2013 Indian film by Vincent Selva

Thulli Vilayadu is a 2013 Tamil-language comedy thriller film co-written and directed by Vincent Selva. The film stars Yuvaraj, Deepthi Nambiar, Prakash Raj, Jayaprakash, Soori, and Sendrayan. Srikanth Deva has scored the music.

==Plot==
Raghu, Mano, and Thangavelu are faithful for politicians Singam and Samipillai. Both politicians are fighting for 200 million rupees, which is meant to be used to bribe the people for the upcoming elections. in the meantime, the three men decide to jump in this and take it for their advantage. The men decide to go to Rajasthan to hide. On their trip, they meet a girl named Yamuna, who is claimed to be Asin's younger sister. What is the next part of the chapter?

== Production ==
The film was shot for 35 days mostly in North India with Vincent Selva canning five scenes a day. Deepthi Nambiar shot for the film alongside Thuppakki (2012) and the Malayalam film Cherukkanum Pennum (2025).

==Soundtrack==
The soundtrack is composed by Srikanth Deva, collaborating with Vincent Selva for the fourth time. Director Mysskin, who earlier worked as an assistant director for Vincent Selva, had sung one of the songs. The audio was launched on 8 March 2013.
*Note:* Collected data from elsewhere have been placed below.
[config.mk]
export PLATFORM = sky130hd
export DESIGN_NAME = instr_fetch
export DESIGN_NICKNAME = d
export VERILOG_FILES = /design/src/rtl/mips_pkg.sv /design/src/rtl/if_id_reg.sv /design/src/rtl/instr_fetch.sv
export SDC_FILE = /design/constraint.sdc
export NUM_CORES = 1
export LEC_CHECK = 0
export BUFFER_PORTS_ARGS = -buffer_cell sky130_fd_sc_hd__buf_2
export CORE_ASPECT_RATIO = 0.8
export CORE_MARGIN = 2
export CORE_UTILIZATION = 57
export DETAILED_ROUTE_END_ITERATION = 8
export PLACE_DENSITY = 0.95
export SYNTH_ARGS = -nofsm -noshare
export SYNTH_HDL_FRONTEND = slang
export SYNTH_HIERARCHICAL = 1
export SYNTH_SLANG_ARGS = --single-unit
[constraint.sdc]
create_clock -name clk -period 3.7 [get_ports clk]
set_clock_uncertainty 0.15 [all_clocks]
set_input_delay 0.37 -clock clk [delete_from_list [all_inputs] [get_ports clk]]
set_output_delay 0.37 -clock clk [all_outputs]
set_load 0.05 [all_outputs]
[src/rtl/mips_pkg.sv]
// Shared types and constants for the MIPS instruction-fetch slice.
package mips_pkg;

  localparam int IMEM_ADDR_W = 6;
  localparam logic [31:0] RESET_PC_DEFAULT = 32'h0000_0000;

  typedef enum logic [0:0] {
    RUN   = 1'b0,
    FAULT = 1'b1
  } fetch_state_t;

  typedef struct packed {
    logic [31:0] instr;
    logic [31:0] pc;
    logic [31:0] pcplus4;
    logic        valid;
  } if_id_t;

  // True when a byte PC addresses a word inside a 2**aw-word memory.
  function automatic logic pc_in_range(input logic [31:0] pc, input int aw);
    return (pc >> (aw + 2)) == 32'd0;
  endfunction

endpackage

[src/rtl/if_id_reg.sv]
// IF/ID pipeline register: synchronous clear wins over the load enable.
module if_id_reg
  import mips_pkg::*;
(
  input  logic   clk,
  input  logic   clear,
  input  logic   enable,
  input  if_id_t d,
  output if_id_t q
);

  if_id_t q_r;

  // Capture the fetched instruction bundle, or flush it to a bubble.
  always_ff @(posedge clk) begin
    if (clear) begin
      q_r <= '0;
    end else if (enable) begin
      q_r <= d;
    end
  end

  assign q = q_r;

endmodule

[src/rtl/instr_fetch.sv]
// IF stage: PC register, next-PC selection, range fault FSM, IF/ID register and delivery counter.
module instr_fetch
  import mips_pkg::*;
#(
  parameter int          ADDR_W   = IMEM_ADDR_W,
  parameter logic [31:0] RESET_PC = RESET_PC_DEFAULT
) (
  input  logic              clk,
  input  logic              reset,
  output logic [ADDR_W-1:0] imem_addr,
  input  logic [31:0]       imem_rdata,
  input  logic              stall_d,
  input  logic              redirect_valid,
  input  logic [31:0]       redirect_pc,
  output logic [31:0]       instr_d,
  output logic [31:0]       pc_d,
  output logic [31:0]       pcplus4_d,
  output logic              valid_d,
  output logic              fetch_fault,
  output logic [31:0]       fetch_count
);

  fetch_state_t state_r, state_next_s;
  logic [31:0]  pc_r, pc_next_s;
  logic         fault_r;
  logic [31:0]  count_r;
  logic         in_range_s;
  logic         ifid_en_s;
  if_id_t       ifid_d_s, ifid_q_s;

  assign in_range_s = pc_in_range(pc_r, ADDR_W);
  assign imem_addr  = pc_r[ADDR_W+1:2];

  // State, PC, fault flag and delivery counter registers.
  always_ff @(posedge clk) begin
    if (reset) begin
      state_r <= RUN;
      pc_r    <= RESET_PC;
      fault_r <= 1'b0;
      count_r <= 32'd0;
    end else begin
      state_r <= state_next_s;
      pc_r    <= pc_next_s;
      fault_r <= (state_next_s == FAULT);
      count_r <= count_r + {31'd0, (ifid_q_s.valid && !stall_d)};
    end
  end

  // Next-state: a stalled RUN cycle holds, so a fault is only taken when ID can move.
  always_comb begin
    state_next_s = state_r;
    if (redirect_valid) begin
      state_next_s = RUN;
    end else begin
      case (state_r)
        RUN: begin
          if (!stall_d && !in_range_s) begin
            state_next_s = FAULT;
          end else begin
            state_next_s = RUN;
          end
        end
        FAULT:   state_next_s = FAULT;
        default: state_next_s = RUN;
      endcase
    end
  end

  // Next PC and IF/ID load value; a redirect is handled by the flush clear.
  always_comb begin
    pc_next_s = pc_r;
    ifid_en_s = !stall_d;
    ifid_d_s  = '{instr: imem_rdata, pc: pc_r, pcplus4: pc_r + 32'd4, valid: 1'b1};
    if (redirect_valid) begin
      pc_next_s = redirect_pc & 32'hFFFF_FFFC;
    end else begin
      case (state_r)
        RUN: begin
          if (stall_d) begin
            pc_next_s = pc_r;
          end else if (!in_range_s) begin
            ifid_d_s = '0;
          end else begin
            pc_next_s = pc_r + 32'd4;
          end
        end
        FAULT:   ifid_d_s = '0;
        default: ifid_d_s = '0;
      endcase
    end
  end

  if_id_reg u_if_id_reg (
    .clk    (clk),
    .clear  (reset | redirect_valid),
    .enable (ifid_en_s),
    .d      (ifid_d_s),
    .q      (ifid_q_s)
  );

  assign instr_d     = ifid_q_s.instr;
  assign pc_d        = ifid_q_s.pc;
  assign pcplus4_d   = ifid_q_s.pcplus4;
  assign valid_d     = ifid_q_s.valid;
  assign fetch_fault = fault_r;
  assign fetch_count = count_r;

endmodule
== Word-level counts from Yosys, hierarchy flattened ==
Cells that the tools add are included.
Storage, ports and cells
  register bits: 162
  bits of input ports: 68
  output and inout bits: 136
  logic and storage cells: 33
Cells by class
  add/sub/neg operators: 2
  equality and inequality tests: 2
  multiplexer cells: 9
  bitwise operators: 3
  reduce and logical (&&, ||, !) cells: 9
Operators by type and width (number)
  $mux 97: 2
  $pmux 97 s2: 1
  $mux 32: 4
  $add 32x1->32: 1
  $add 32x3->32 const B: 1
  $logic_not 32->1: 1
  $reduce_and 3->1: 2
  $logic_and 1x1->1: 2
  $logic_not 1->1: 2
  $ne 2x1->1 const B: 1
  $ne 2x2->1 const B: 1
  $not 1->1: 2
  $pmux 1 s2: 1
  $reduce_bool 2->1: 1
  $reduce_or 2->1: 1
  $mux 1: 1
  $or 1x1->1: 1

== Longest topological paths before layout ==
  word-level depth: 5
  gate-level depth with buffers: 10
  gate-level depth less buffers: 8

== Modules after synthesis ==
The synthesis kept the hierarchy.
By module, submodules not included
  instr_fetch: instances 1, cells each 471, area an instance 3848.7 µm², seq. area each 1261.2 µm²
  if_id_reg: instances 1, cells each 313, area an instance 3435.8 µm², seq. area each 1941.9 µm²

== Worst setup path after synthesis ==
Ideal clock, no wire load.
  kind: flip-flop to flip-flop
  from: register u_if_id_reg.q_r, in the netlist u_if_id_reg/q[0]
  to: register count_r[30] (netlist: fetch_count[30])
  setup time: 0.129 ns
  arrival: 2.237 ns
  required time: 3.421 ns
  slack: 1.184 ns
  cell stages (with the launch flop): 9
  buffers on the path: 0
  clock period less this slack: 2.516 ns
  cells stage by stage: dfxtp_1 > nor2b_1 > ha_1 > ha_1 > nand4_1 > nor4_4 > nand4_1 > xor2_1 > nor2_1
On the way
  cells in the longest elaborated chain, start to end: 2
RTL lines
  start, declared: RTL line if_id_reg.sv:12  | if_id_t q_r;
  start signal, assigned: RTL line if_id_reg.sv:17  | q_r <= '0;
  start signal, assigned: RTL line if_id_reg.sv:19  | q_r <= d;
  $logic_and 1x1->1: RTL line instr_fetch.sv:45  | count_r <= count_r + {31'd0, (ifid_q_s.valid && !stall_d)};
  $add 32x1->32: RTL line instr_fetch.sv:45
  end signal, assigned: RTL line instr_fetch.sv:45
  end, declared: RTL line instr_fetch.sv:26  | logic [31:0] count_r;
No other way between the ends.
A chain may end at the register's enable or synchronous reset.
| Song | Singers | Lyrics |
| "Ammadi Aathadi" | Mysskin | Kabilan |
| "Sandi Kuthira" | Renuka | Pon. Ravindran |
| "Theme Music" | Instrumental |  |
| "Vaa Machi Oothiko" | Benny Dayal | Na. Muthukumar |
| "Yaar Ivalo" | Krish |

==Release and reception==
The film was released on 28 June 2013 alongside Annakodi. The New Indian Express wrote, "lacklustre characters, insipid narration and shoddy screenplay make the film devoid of thrill, humour or excitement".